The GNU C Library version 2.38 is now available
Umit Sami
umit.sami@memcus.com
Sun Aug 6 03:25:26 GMT 2023
Congratulations and Godspeed !
Umit
*------------------------*
*Umit D. Sami*
Founder and CEO - Memcus Inc.
*Cell:* (857) 472-0480
*Email:* umit.sami@memcus.com
On Fri, Aug 4, 2023 at 11:47 AM Andreas K. Huettel via Libc-announce <
libc-announce@sourceware.org> wrote:
> The GNU C Library
> =================
>
> The GNU C Library version 2.38 is now available.
>
> The GNU C Library is used as *the* C library in the GNU system and
> in GNU/Linux systems, as well as many other systems that use Linux
> as the kernel.
>
> The GNU C Library is primarily designed to be a portable
> and high performance C library. It follows all relevant
> standards including ISO C11 and POSIX.1-2017. It is also
> internationalized and has one of the most complete
> internationalization interfaces known.
>
> The GNU C Library webpage is at http://www.gnu.org/software/libc/
>
> Packages for the 2.38 release may be downloaded from:
> http://ftpmirror.gnu.org/libc/
> http://ftp.gnu.org/gnu/libc/
>
> The mirror list is at http://www.gnu.org/order/ftp.html
>
> Distributions are encouraged to track the release/* branches
> corresponding to the releases they are using. The release
> branches will be updated with conservative bug fixes and new
> features while retaining backwards compatibility.
>
> NEWS for version 2.38
> =====================
>
> Major new features:
>
> * When C2X features are enabled and the base argument is 0 or 2, the
> following functions support binary integers prefixed by 0b or 0B as
> input: strtol, strtoll, strtoul, strtoull, strtol_l, strtoll_l,
> strtoul_l, strtoull_l, strtoimax, strtoumax, strtoq, strtouq, wcstol,
> wcstoll, wcstoul, wcstoull, wcstol_l, wcstoll_l, wcstoul_l,
> wcstoull_l, wcstoimax, wcstoumax, wcstoq, wcstouq. Similarly, the
> following functions support binary integers prefixed by 0b or 0B as
> input to the %i format: fscanf, scanf, sscanf, vscanf, vsscanf,
> vfscanf, fwscanf, wscanf, swscanf, vfwscanf, vwscanf, vswscanf; those
> functions also support the %b format for binary integers, with or
> without such a prefix and independent of standards mode.
>
> * PRIb*, PRIB* and SCNb* macros from C2X have been added to
> <inttypes.h>.
>
> * printf-family functions now support the wN format length modifiers for
> arguments of type intN_t, int_leastN_t, uintN_t or uint_leastN_t (for
> example, %w32d to print int32_t or int_least32_t in decimal, or %w32x
> to print uint32_t or uint_least32_t in hexadecimal) and the wfN format
> length modifiers for arguments of type int_fastN_t or uint_fastN_t, as
> specified in draft ISO C2X.
>
> * A new tunable, glibc.pthread.stack_hugetlb, can be used to disable
> Transparent Huge Pages (THP) in stack allocation at pthread_create.
>
> * Support for x86_64 running on Hurd has been added.

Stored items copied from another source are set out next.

$ cat config.mk
export PLATFORM = sky130hd
export DESIGN_NAME = spike_rate_decoder
export DESIGN_NICKNAME = d
export VERILOG_FILES = /design/src/rtl/snn_pkg.sv /design/src/rtl/sat_counter.sv /design/src/rtl/spike_rate_decoder.sv
export SDC_FILE = /design/constraint.sdc
export NUM_CORES = 1
export LEC_CHECK = 0
export CORE_ASPECT_RATIO = 2
export CORE_UTILIZATION = 25
export CTS_CLUSTER_SIZE = 30
export DETAILED_ROUTE_END_ITERATION = 10
export GPL_TIMING_DRIVEN = 0
export PLACE_DENSITY = 0.51
export SETUP_SLACK_MARGIN = 0.15
export SYNTH_ARGS = -nofsm -noshare
export SYNTH_HDL_FRONTEND = slang
export SYNTH_SLANG_ARGS = --single-unit
$ cat constraint.sdc
create_clock -name clk -period 3.1 [get_ports clk]
set_clock_uncertainty 0.05 [all_clocks]
set_input_delay 0.62 -clock clk [delete_from_list [all_inputs] [get_ports clk]]
set_output_delay 0.62 -clock clk [all_outputs]
set_load 0.02 [all_outputs]
$ cat src/rtl/snn_pkg.sv
// ============================================================================
// Module      : snn_pkg
// Description : Shared state encodings and defaults for the spike-rate path.
// Revision    : 1.0 - initial release
// ============================================================================
`default_nettype none

package snn_pkg;

  localparam int DEF_WIDTH = 8;
  localparam int DEF_WIN_W = 8;

  typedef enum logic [1:0] {
    IDLE  = 2'b00,
    COUNT = 2'b01,
    HOLD  = 2'b10,
    BAD   = 2'b11
  } state_e;

  // Reported interval when a window saw fewer than two spikes
  localparam logic [DEF_WIN_W-1:0] ISI_NONE = '1;

endpackage

`default_nettype wire

$ cat src/rtl/sat_counter.sv
// ============================================================================
// Module      : sat_counter
// Description : Up-counter that sticks at all ones; clear has priority.
// Revision    : 1.0 - initial release
// ============================================================================
`default_nettype none

module sat_counter #(
  parameter int W = 8
) (
  input  logic         clk,
  input  logic         rst,
  input  logic         clear_i,
  input  logic         inc_i,
  output logic [W-1:0] count_o,
  output logic         sat_flag_o
);

  logic [W-1:0] count_q;

  always_ff @(posedge clk or posedge rst) begin
    if (rst) begin
      count_q <= '0;
    end else if (clear_i) begin
      count_q <= '0;
    end else if (inc_i && !sat_flag_o) begin
      count_q <= count_q + W'(1);
    end
  end

  assign count_o    = count_q;
  assign sat_flag_o = &count_q;

endmodule

`default_nettype wire

$ cat src/rtl/spike_rate_decoder.sv
// ============================================================================
// Module      : spike_rate_decoder
// Description : Counts spikes over a latched window and reports the rate over
//               a valid/ready handshake. SPIKE_ISI_EN adds isi_min tracking.
// Revision    : 1.0 - initial release
// ============================================================================
`default_nettype none

module spike_rate_decoder
  import snn_pkg::*;
#(
  parameter int WIDTH = DEF_WIDTH,
  parameter int WIN_W = DEF_WIN_W
) (
  input  logic             clk,
  input  logic             rst,
  input  logic             enable,
  input  logic [WIN_W-1:0] window_len,
  input  logic             spike_in,
  output logic [WIDTH-1:0] rate_out,
  output logic             rate_valid,
  input  logic             rate_ready,
  output logic             overflow,
  output logic [1:0]       state_dbg
`ifdef SPIKE_ISI_EN
  ,
  output logic [WIN_W-1:0] isi_min
`endif
);

  state_e           state_q;
  logic [WIN_W-1:0] win_len_q;
  logic [WIN_W-1:0] win_cnt_q;
  logic             ovf_q;

  logic [WIDTH-1:0] spike_cnt;
  logic [WIDTH-1:0] final_cnt_d;
  logic             spike_sat;
  logic             counting;
  logic             spike_acc;
  logic             ovf_d;
  logic             last_sample;
  logic             done;
  logic             start_ok;

  assign counting    = (state_q == COUNT);
  assign spike_acc   = counting & spike_in;
  assign start_ok    = enable && (window_len != '0);
  assign last_sample = (win_cnt_q == win_len_q - WIN_W'(1));
  assign done        = counting & enable & last_sample;

  // Counter is held clear outside COUNT so every window starts from zero
  sat_counter #(.W(WIDTH)) u_spike_cnt (
    .clk        (clk),
    .rst        (rst),
    .clear_i    (!counting),
    .inc_i      (spike_acc),
    .count_o    (spike_cnt),
    .sat_flag_o (spike_sat)
  );

  assign final_cnt_d = (spike_acc && !spike_sat) ? spike_cnt + WIDTH'(1) : spike_cnt;
  assign ovf_d       = ovf_q | (spike_acc & spike_sat);

  always_ff @(posedge clk or posedge rst) begin
    if (rst) begin
      state_q    <= IDLE;
      win_len_q  <= '0;
      win_cnt_q  <= '0;
      ovf_q      <= 1'b0;
      rate_out   <= '0;
      rate_valid <= 1'b0;
      overflow   <= 1'b0;
    end else begin
      case (state_q)
        IDLE: begin
          if (start_ok) begin
            win_len_q <= window_len;
            win_cnt_q <= '0;
            ovf_q     <= 1'b0;
            state_q   <= COUNT;
          end
        end
        COUNT: begin
          if (!enable) begin
            state_q <= IDLE;
          end else if (last_sample) begin
            rate_out   <= final_cnt_d;
            overflow   <= ovf_d;
            rate_valid <= 1'b1;
            state_q    <= HOLD;
          end else begin
            win_cnt_q <= win_cnt_q + WIN_W'(1);
            ovf_q     <= ovf_d;
          end
        end
        HOLD: begin
          if (rate_ready) begin
            rate_valid <= 1'b0;
            if (start_ok) begin
              win_len_q <= window_len;
              win_cnt_q <= '0;
              ovf_q     <= 1'b0;
              state_q   <= COUNT;
            end else begin
              state_q <= IDLE;
            end
          end
        end
        default: state_q <= IDLE;
      endcase
    end
  end

  assign state_dbg = state_q;

`ifdef SPIKE_ISI_EN
  localparam logic [WIN_W-1:0] C_ISI_NONE = '1;

  logic [WIN_W-1:0] gap_cnt;
  logic [WIN_W-1:0] gap;
  logic [WIN_W-1:0] isi_run_q;
  logic [WIN_W-1:0] isi_run_d;
  logic             gap_sat;
  logic             seen_q;

  // gap_cnt holds the spike-free samples since the last spike
  sat_counter #(.W(WIN_W)) u_gap_cnt (
    .clk        (clk),
    .rst        (rst),
    .clear_i    (!counting | spike_in),
    .inc_i      (counting & ~spike_in),
    .count_o    (gap_cnt),
    .sat_flag_o (gap_sat)
  );

  assign gap       = gap_sat ? gap_cnt : gap_cnt + WIN_W'(1);
  assign isi_run_d = (spike_acc && seen_q && (gap < isi_run_q)) ? gap : isi_run_q;

  always_ff @(posedge clk or posedge rst) begin
    if (rst) begin
      seen_q    <= 1'b0;
      isi_run_q <= C_ISI_NONE;
      isi_min   <= C_ISI_NONE;
    end else if (!counting) begin
      seen_q    <= 1'b0;
      isi_run_q <= C_ISI_NONE;
    end else begin
      seen_q    <= seen_q | spike_in;
      isi_run_q <= isi_run_d;
      if (done) begin
        isi_min <= isi_run_d;
      end
    end
  end
`endif

endmodule

`default_nettype wire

This port requires
> as least binutils 2.40 and GCC 13:
>
> - x86_64-gnu
>
> * Vector math library libmvec support has been added to AArch64. It
> requires GCC version >= 10.1.0. It can be disabled via
> "--disable-mathvec", however that is not a supported configuration as
> it changes the ABI. The symbol names follow the AArch64 vector ABI,
> they are declared in math.h and have to be called manually at this point.
>
> * The strlcpy and strlcat functions have been added. They are derived
> from OpenBSD, and are expected to be added to a future POSIX version.
>
> * A new configure option, "--enable-fortify-source", can be used to build
> the
> GNU C Library with _FORTIFY_SOURCE. The level of fortification can
> either be
> provided, or is set to the highest value supported by the compiler. If
> not
> explicitly enabled, then fortify source is forcibly disabled so to keep
> original behavior unchanged.
>
> Deprecated and removed features, and other changes affecting compatibility:
>
> * libcrypt is no longer built by default; one may use the "--enable-crypt"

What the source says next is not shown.